The government hopes to raise the value of exports to 2 trillion yen in 2025 and 5 trillion yen in 2030.

Despite surpassing the 1 trillion yen mark, agricultural, forestry and fisheries exports only account for 2 percent of the value of overall domestic production.

The share of exports in domestic output is far smaller than that of other major industrial nations, such as 12 percent for the United States and 18 percent for Britain.

For this reason, the ministry believes there is still much room for growth in Japanese exports.

But export growth, fueled by a worldwide Japanese food boom, started losing steam in 2019.
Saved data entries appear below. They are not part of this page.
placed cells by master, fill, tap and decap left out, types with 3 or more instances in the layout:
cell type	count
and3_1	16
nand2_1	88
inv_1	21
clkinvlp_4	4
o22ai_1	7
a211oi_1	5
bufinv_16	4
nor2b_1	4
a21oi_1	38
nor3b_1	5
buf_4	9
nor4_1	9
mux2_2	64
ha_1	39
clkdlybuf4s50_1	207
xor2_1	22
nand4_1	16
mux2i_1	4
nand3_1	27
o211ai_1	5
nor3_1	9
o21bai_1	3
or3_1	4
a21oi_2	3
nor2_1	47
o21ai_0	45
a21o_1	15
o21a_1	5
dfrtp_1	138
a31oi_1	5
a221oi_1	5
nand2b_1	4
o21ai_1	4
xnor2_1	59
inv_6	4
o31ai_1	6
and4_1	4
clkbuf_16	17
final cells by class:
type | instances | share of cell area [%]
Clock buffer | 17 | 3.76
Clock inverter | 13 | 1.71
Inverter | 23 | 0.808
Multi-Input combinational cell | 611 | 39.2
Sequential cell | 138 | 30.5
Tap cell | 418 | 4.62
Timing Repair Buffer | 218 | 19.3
One factor cited behind the slowdown is a saturation in demand for Japanese products among well-to-do overseas consumers, who represent core customers.
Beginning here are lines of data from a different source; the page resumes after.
## src/rtl/issue_unit.sv

```systemverilog
// Tomasulo issue stage: pops the instruction queue, decodes, allocates a reservation
// station by class, renames the destination in an 8-entry register status table.
module issue_unit #(
    parameter int INSTR_W = 16,
    parameter int TAG_W   = 3
) (
    input  logic                 CLK,
    input  logic                 CLR,
    input  logic                 q_empty,
    input  logic                 q_full,
    input  logic                 q_push,
    input  logic [INSTR_W-1:0]   q_instr,
    output logic                 q_pop,
    input  logic [6:0]           rs_busy,
    input  logic                 cdb_valid,
    input  logic [TAG_W-1:0]     cdb_tag,
    output logic                 issue_valid,
    output logic [TAG_W-1:0]     issue_tag,
    output logic [2:0]           issue_op,
    output logic [2:0]           issue_rj,
    output logic [2:0]           issue_rk,
    output logic [TAG_W-1:0]     issue_qj,
    output logic [TAG_W-1:0]     issue_qk,
    output logic [6:0]           issue_imm,
    output logic                 stall,
    output logic [8*TAG_W-1:0]   rst_tags
);

    localparam int unsigned NST  = 7;
    localparam int unsigned NREG = 8;

    typedef enum logic [1:0] {IDLE, REQ, DECODE, ISSUE} state_t;
    typedef enum logic [2:0] {OP_ADD = 3'd0, OP_SUB = 3'd1, OP_MUL = 3'd2,
                              OP_DIV = 3'd3, OP_LD = 3'd4} op_e;

    state_t               state, state_nx;
    logic [INSTR_W-1:0]   ir;
    logic [TAG_W-1:0]     rst_q [NREG];

    logic                 nonempty;
    logic                 q_illegal;
    logic [2:0]           ir_op, ir_rd, ir_rs, ir_rt;
    logic                 is_ld;
    logic [NST-1:0]       cls_mask, avail;
    logic                 free_found;
    logic [TAG_W-1:0]     free_tag;
    logic                 do_issue;
    logic [TAG_W-1:0]     tj, tk, qj_nx, qk_nx;

    assign nonempty  = ~q_empty | q_full;
    assign q_illegal = q_instr[15:13] > OP_LD;

    assign ir_op = ir[15:13];
    assign ir_rd = ir[12:10];
    assign ir_rs = ir[9:7];
    assign ir_rt = ir[6:4];
    assign is_ld = (ir_op == OP_LD);

    always_comb begin
        case (ir_op)
            OP_ADD, OP_SUB: cls_mask = 7'b0000111;
            OP_MUL, OP_DIV: cls_mask = 7'b0011000;
            default:        cls_mask = 7'b1100000;
        endcase
    end

    // Descending scan so the lowest free tag is the one left assigned.
    always_comb begin
        avail      = cls_mask & ~rs_busy;
        free_found = |avail;
        free_tag   = '0;
        for (int unsigned i = NST; i >= 1; i--) begin
            if (avail[i-1]) free_tag = TAG_W'(i);
        end
    end

    assign do_issue = (state == ISSUE) && free_found;

    // A tag broadcast on the CDB this cycle is already resolved: forward 0.
    always_comb begin
        tj    = rst_q[ir_rs];
        tk    = rst_q[ir_rt];
        qj_nx = (cdb_valid && cdb_tag == tj) ? '0 : tj;
        qk_nx = (is_ld || (cdb_valid && cdb_tag == tk)) ? '0 : tk;
    end

    always_ff @(posedge CLK or posedge CLR) begin
        if (CLR) state <= IDLE;
        else     state <= state_nx;
    end

    always_comb begin
        state_nx = state;
        stall    = 1'b0;
        case (state)
            IDLE:   if (nonempty) state_nx = REQ;
            REQ: begin
                if (nonempty && !q_push) state_nx = DECODE;
                else if (nonempty)       state_nx = REQ;
                else                     state_nx = IDLE;
            end
            DECODE: begin
                if (q_illegal) state_nx = nonempty ? REQ : IDLE;
                else           state_nx = ISSUE;
            end
            ISSUE: begin
                if (!free_found) stall    = 1'b1;
                else             state_nx = nonempty ? REQ : IDLE;
            end
            default: state_nx = IDLE;
        endcase
    end

    assign q_pop = (state == REQ);

    always_ff @(posedge CLK or posedge CLR) begin
        if (CLR)                  ir <= '0;
        else if (state == DECODE) ir <= q_instr;
    end

    always_ff @(posedge CLK or posedge CLR) begin
        if (CLR) begin
            issue_valid <= 1'b0;
            issue_tag   <= '0;
            issue_op    <= '0;
            issue_rj    <= '0;
            issue_rk    <= '0;
            issue_qj    <= '0;
            issue_qk    <= '0;
            issue_imm   <= '0;
        end else begin
            issue_valid <= 1'b0;
            if (do_issue) begin
                issue_valid <= 1'b1;
                issue_tag   <= free_tag;
                issue_op    <= ir_op;
                issue_rj    <= ir_rs;
                issue_rk    <= is_ld ? 3'd0 : ir_rt;
                issue_qj    <= qj_nx;
                issue_qk    <= qk_nx;
                issue_imm   <= is_ld ? ir[6:0] : 7'd0;
            end
        end
    end

    // Rename write takes precedence over a same-edge CDB clear of that entry.
    always_ff @(posedge CLK or posedge CLR) begin
        if (CLR) begin
            for (int unsigned i = 0; i < NREG; i++) rst_q[i] <= '0;
        end else begin
            for (int unsigned i = 0; i < NREG; i++) begin
                if (do_issue && ir_rd == 3'(i))
                    rst_q[i] <= free_tag;
                else if (cdb_valid && cdb_tag != '0 && rst_q[i] == cdb_tag)
                    rst_q[i] <= '0;
            end
        end
    end

    always_comb begin
        rst_tags = '0;
        for (int unsigned i = 0; i < NREG; i++) rst_tags[i*TAG_W +: TAG_W] = rst_q[i];
    end

endmodule

```

## config.mk

```make
export PLATFORM = sky130hd
export DESIGN_NAME = issue_unit
export DESIGN_NICKNAME = d
export VERILOG_FILES = /design/src/rtl/issue_unit.sv
export SDC_FILE = /design/constraint.sdc
export NUM_CORES = 1
export LEC_CHECK = 0
export BUFFER_PORTS_ARGS = -buffer_cell sky130_fd_sc_hd__buf_2
export CORE_ASPECT_RATIO = 0.7
export CORE_MARGIN = 2
export CORE_UTILIZATION = 45
export DETAILED_ROUTE_END_ITERATION = 10
export GPL_TIMING_DRIVEN = 0
export PLACE_DENSITY = 0.68
export REMOVE_ABC_BUFFERS = 1
export SKIP_CTS_REPAIR_TIMING = 1
export SYNTH_ARGS = -nofsm -noshare
export SYNTH_HDL_FRONTEND = slang
export SYNTH_SLANG_ARGS = --single-unit
```

## constraint.sdc

```tcl
create_clock -name CLK -period 3.7 [get_ports CLK]
set_input_delay 0.74 -clock CLK [delete_from_list [all_inputs] [get_ports CLK]]
set_output_delay 0.74 -clock CLK [all_outputs]
set_load 0.03 [all_outputs]
```

==> impl.org <==
** Logic synthesis
- Counting flops with an async set or reset pin after synthesis yields a share of 100%.
- Of the synthesized area, sequential elements account for 45.7%.
- Most area-consuming cells after synthesis :: sky130_fd_sc_hd__dfrtp_1 46%, sky130_fd_sc_hd__mux2i_1 10%, sky130_fd_sc_hd__nand2_1 6.5%
- The number of different library cells used by synthesis comes to 48.
- Multiplexer cells account for 20.4% of the synthesized area.
- Dividing the synthesized area by the synthesized cell count gives 10.6 um^2.
- Post-Synth Simple-Gate Area :: 16.8%
- The synthesized netlist occupies a cell area of 3720 um^2.
- Area share of xor/xnor cells in the synthesized design :: 6.79%
- Top FF cell, synth :: sky130_fd_sc_hd__dfrtp_1
- Synth top area share :: 45.7%
- Post-synthesis sequential element count :: 68
- For this run, the number of Yosys warnings is 0.
- Synthesized netlist cell count :: 350
- Yosys mapped a number of flops with a built-in enable equal to 0.
- Summing the areas of all compound-gate instances in the mapped netlist gives 7.06% of the synthesized area.
- Adder-cell share of the synthesized area :: 0%
- Area leader, netlist :: sky130_fd_sc_hd__dfrtp_1
- Combinational family with the most area after synthesis :: multiplexers

** Worst hold path
- In this run the worst hold path is classified as reg2reg.

** Power
- Registers are responsible for 35.9% of the overall power.
- The design draws 4.23 mW.
- Dividing total power by cell area gives a power density of 951 nW/um^2.
- The share of total power dissipated in the clock network is 19.1%.
- Cell internal power was estimated by the tool at 2.32 mW.
- The analysis attributes to cell leakage a power of 2.17 nW.
- Of the total power, the share spent switching nets is 45.1%.
- Summed over all nets, the switching power comes to 1.90 mW.
- Combinational power share :: 44.9%
- Across the VDD grid, the largest voltage drop is 0.441 mV.

** Die
- IO Pins :: 84
- Chip height :: 80.1 um
- Count of standard-cell rows :: 27
- Overall die area :: 9030 um^2
- In this run the horizontal extent of the chip is 113 um.
- The region available for standard cell placement spans 7940 um^2.
- Starting density of the core :: 46.9%

** Drt
- The detailed router placed 2924 vias in this run.
- In the routed design, unresolved DRC markers number 0.
- In the routed layout, each cell is associated on average with a via count of 5.55.
- Routed length per placed instance :: 18.0 um
- Number of DRC markers in iteration 0 :: 175
- DRT Pass-1 Iters :: 4
- Summed over all layers, the routed wires come to 9480 um.
- Antenna violation net count after detailed routing :: 0

** STA
- Final critical path time including I/O delays and setup :: 2.86 ns
- RSZ-0062 raised after global routing :: no
- Static timing analysis puts the maximum clock frequency at 350 MHz.
- Setup violations, final :: 0
- Setup slack of the critical path after layout :: 0.844 ns
- The final count of hold timing violations came to 0.
- Transition time at the pin with the least slew margin :: 1.22 ns
- Between clock sinks in the finished design, the worst skew comes to 0.00678 ns.
- Worst hold slack :: 0.462 ns
- Final max-slew violation count :: 0
- Setup total negative slack on the finished layout was measured at 0 ns.
- The worst pin sits at a relative slew slack of 17.8%.
- In the finished design, the share of the clock period the worst path needs comes to 77.2%.

** Place
- Prior to clock tree synthesis, the placed netlist has a worst setup slack of 0.526 ns.
- Detailed placement finished with a half-perimeter wire length of 6750 um.
- Placed Instance Area :: 4170 um^2
- Counting tap cells, the placed design contains a total of 513 instances.
- Port-buffer cells :: 83
- The congestion estimate from routability-driven global placement came to 0.865.

** Finish
- Most frequent cells in the layout :: 83 x sky130_fd_sc_hd__buf_2, 68 x sky130_fd_sc_hd__dfrtp_1, 64 x sky130_fd_sc_hd__nand2_1
- Of the cells placed in the final design, the portion with a size suffix greater than 1 is 30.5%.
- The library cell used most frequently in the layout, excluding fill and tap cells, is sky130_fd_sc_hd__buf_2.
- Cells fill 56.0% of the core in the end.
- The final layout contains 455 nets.
- Area overhead of the layout relative to synthesis :: 19.4%
- 0 antenna diodes ended up in the layout.
- After routing the design area is 4440 um^2.
- Non-filler instance count after layout :: 527

** Global routing
- Total congestion overflow after global routing :: 0
- The first global-routing pass estimated 15400 um of wire.
- Global router's overall resource usage :: 22.2%
- Entering global routing, the biggest net connects 69 pins.
- Initial antenna violation count :: 0
- The via count of the first global-routing pass is 2883.

** Worst setup path
- The critical path is of the in2reg type.
- For the worst setup path, the data required time is 3.84 ns.
- The largest individual stage delay along the critical path comes from the cell sky130_fd_sc_hd__inv_2.
- Critical Path, Cell by Cell :: buf_2 -> a21boi_0 -> a311o_1 -> nand2_2 -> inv_2 -> nand3_1 -> mux2i_1
- The worst setup path is launched from a primary input.
- STA classifies the critical path endpoint as a flip-flop.
- Of all nets on the critical path, the largest fanout is 31.
- The largest single stage delay on the critical path is 0.57 ns.
- CP arrival :: 3.00 ns

** CTS
- Counting along the longest clock path gives a buffer depth of 2.
- Max H-tree Level :: 3
- Clock transition at the registers of the reported paths :: 0.05 ns
- The number of clock buffers added by TritonCTS is 9.
- Root buf cell :: sky130_fd_sc_hd__clkbuf_16
- Total clock sinks :: 68
- Clock latency on the worst-skew pair, taken at its later pin, is 0.33 ns.
- TritonCTS built the clock tree.

** Flow run
- Max-cap violations in this run came to 0.

** Run status
- Result of the run :: finished clean
==> registers in the layout, summed over array words and instances, names as in the netlist <==
name,count
issue_valid,1
issue_qj,3
issue_op,3
issue_rk,3
issue_tag,3
ir,16
issue_imm,7
issue_rj,3
rst_tags,24
state,2
issue_qk,3
==> logic make-up after synthesis <==
group,after synthesis
compound gates,37
mux,67
buf+inv,27
flops,68
simple gates,123
xor+xnor,28
==> cell usage after synthesis, types with 4 or more instances <==
| library cell | number |
|---|---|
| sky130_fd_sc_hd__mux4_2 | 4 |
| sky130_fd_sc_hd__o21ai_0 | 9 |
| sky130_fd_sc_hd__inv_1 | 5 |
| sky130_fd_sc_hd__nand3b_1 | 4 |
| sky130_fd_sc_hd__nor2b_1 | 6 |
| sky130_fd_sc_hd__mux2i_1 | 38 |
| sky130_fd_sc_hd__mux2_2 | 20 |
| sky130_fd_sc_hd__dfrtp_1 | 68 |
| sky130_fd_sc_hd__a21oi_1 | 4 |
| sky130_fd_sc_hd__nand3_1 | 17 |
| sky130_fd_sc_hd__clkbuf_1 | 10 |
| sky130_fd_sc_hd__nor2_1 | 5 |
| sky130_fd_sc_hd__xnor2_1 | 25 |
| sky130_fd_sc_hd__nand4_1 | 11 |
| sky130_fd_sc_hd__buf_2 | 7 |
| sky130_fd_sc_hd__nand2_1 | 64 |
==> worst max-delay path: cells and delay by family <==
kind / cells / cell delay (ns)
buffers and inverters: 2 / 0.68
AO/OA/AOI/OAI: 2 / 0.58
multiplexers: 1 / 0.20
AND/OR/NAND/NOR: 2 / 0.77
==> area by class of cell <==
cell class              count  area (um^2)
clock inverters             3         40.0
flip-flops and latches     68         1700
repair buffers             83          415
inverters                   6         25.0
multi-input cells         255         1900
fillers                   698         3490
well taps                 101          126
clock buffers              11          233
==> per-layer routing <==
layer,up-vias,track usage (%),wire length (um)
li1,1390,-,-
met1,1423,32.8,4630
met2,105,32.0,4050
met3,6,6.19,746
met4,0,5.61,55
met5,-,0,0
==> power groups by stage <==
| stage | logic (mW) | registers [mW] | clock network (mW) |
|---|---|---|---|
| after floorplan | 0.978 | 1.85 | 0 |
| after global placement | 1.87 | 1.51 | 0 |
| after detailed placement | 1.90 | 1.53 | 0 |
| after CTS | 1.91 | 1.51 | 0.827 |
| after global routing | 2.05 | 1.58 | 0.863 |
| final | 1.90 | 1.52 | 0.808 |
==> worst paths after layout <==
path / cells past startpoint / endpoint / slack [ns] / start
max: 7 / rst_tags[5] / 0.84 / rs_busy[5]
min: 2 / issue_imm[0] / 0.46 / issue_imm[0]
max reg2reg: 6 / rst_tags[5] / 0.88 / ir[15]
min reg2reg: 2 / issue_imm[0] / 0.46 / issue_imm[0]
max in group asynchronous: 2 / rst_tags[5] / 2.56 / CLR
min in group asynchronous: 2 / issue_op[2] / 0.59 / CLR
(Power assumes the default switching activity.)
Achieving the next targets will require expanding sales to middle-income consumers.

Japanese farmers tend to focus on producing and selling high-quality, high-priced products.

This is especially true with rice, whose production has been controlled by the government’s “gentan” policy of reducing the amount of land devoted to rice cultivation.

To further increase exports, it is vital for farmers to understand demand in overseas markets and make their own decisions on what crops they should produce and at what cost.

The key challenge is to build a structure that allows farmers to make profits from exports.

A policy of providing subsidies to support production for exports, like the one for rice, could end up keeping production costs high.

Government support needs to be focused on steps that will help raise the competitiveness of products over the medium to long term, for example, producing better varieties, making distribution more efficient and building processing facilities.

Many of the major overseas markets for Japanese farm products, such as China, South Korea and Taiwan, still maintain import restrictions introduced after the 2011 Fukushima nuclear accident.

We urge the government to make tenacious efforts to persuade them to lift their import curbs through talks to make them parties to the Trans-Pacific Partnership (TPP) multilateral trade agreement and other opportunities.

If Japan goes ahead with plans to release treated radioactive water from the crippled Fukushima No. 1 nuclear power plant into the ocean, the government will be obliged to offer detailed explanations about the safety of the measure.